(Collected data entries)
[config.mk]
export PLATFORM = sky130hd
export DESIGN_NAME = adc_sample_servo_regulator
export DESIGN_NICKNAME = d
export VERILOG_FILES = /design/src/asr_pkg.sv /design/src/asr_serial_mul.sv /design/src/asr_servo_map.sv /design/src/adc_sample_servo_regulator.sv
export SDC_FILE = /design/constraint.sdc
export NUM_CORES = 1
export LEC_CHECK = 0
export BUFFER_PORTS_ARGS = -buffer_cell sky130_fd_sc_hd__buf_2
export CAP_MARGIN = 40
export CORE_MARGIN = 2
export CORE_UTILIZATION = 40
export CTS_CLUSTER_DIAMETER = 60
export DETAILED_ROUTE_END_ITERATION = 10
export HOLD_SLACK_MARGIN = 0.02
export PLACE_DENSITY = 0.65
export SLEW_MARGIN = 20
export SYNTH_ARGS = -nofsm -noshare
export SYNTH_HDL_FRONTEND = slang
export SYNTH_SLANG_ARGS = --single-unit
[constraint.sdc]
create_clock -name clk -period 13 [get_ports clk]
set_input_delay 0.65 -clock clk [delete_from_list [all_inputs] [get_ports clk]]
set_output_delay 0.65 -clock clk [all_outputs]
set_load 0.005 [all_outputs]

_Problem requirements_
Print only the lines running from the one with "export CORE_UTILIZATION = 40" to the final line of the data above, each exactly as it appears.

_Solution to the exercise_
export CORE_UTILIZATION = 40
export CTS_CLUSTER_DIAMETER = 60
export DETAILED_ROUTE_END_ITERATION = 10
export HOLD_SLACK_MARGIN = 0.02
export PLACE_DENSITY = 0.65
export SLEW_MARGIN = 20
export SYNTH_ARGS = -nofsm -noshare
export SYNTH_HDL_FRONTEND = slang
export SYNTH_SLANG_ARGS = --single-unit
[constraint.sdc]
create_clock -name clk -period 13 [get_ports clk]
set_input_delay 0.65 -clock clk [delete_from_list [all_inputs] [get_ports clk]]
set_output_delay 0.65 -clock clk [all_outputs]
set_load 0.005 [all_outputs]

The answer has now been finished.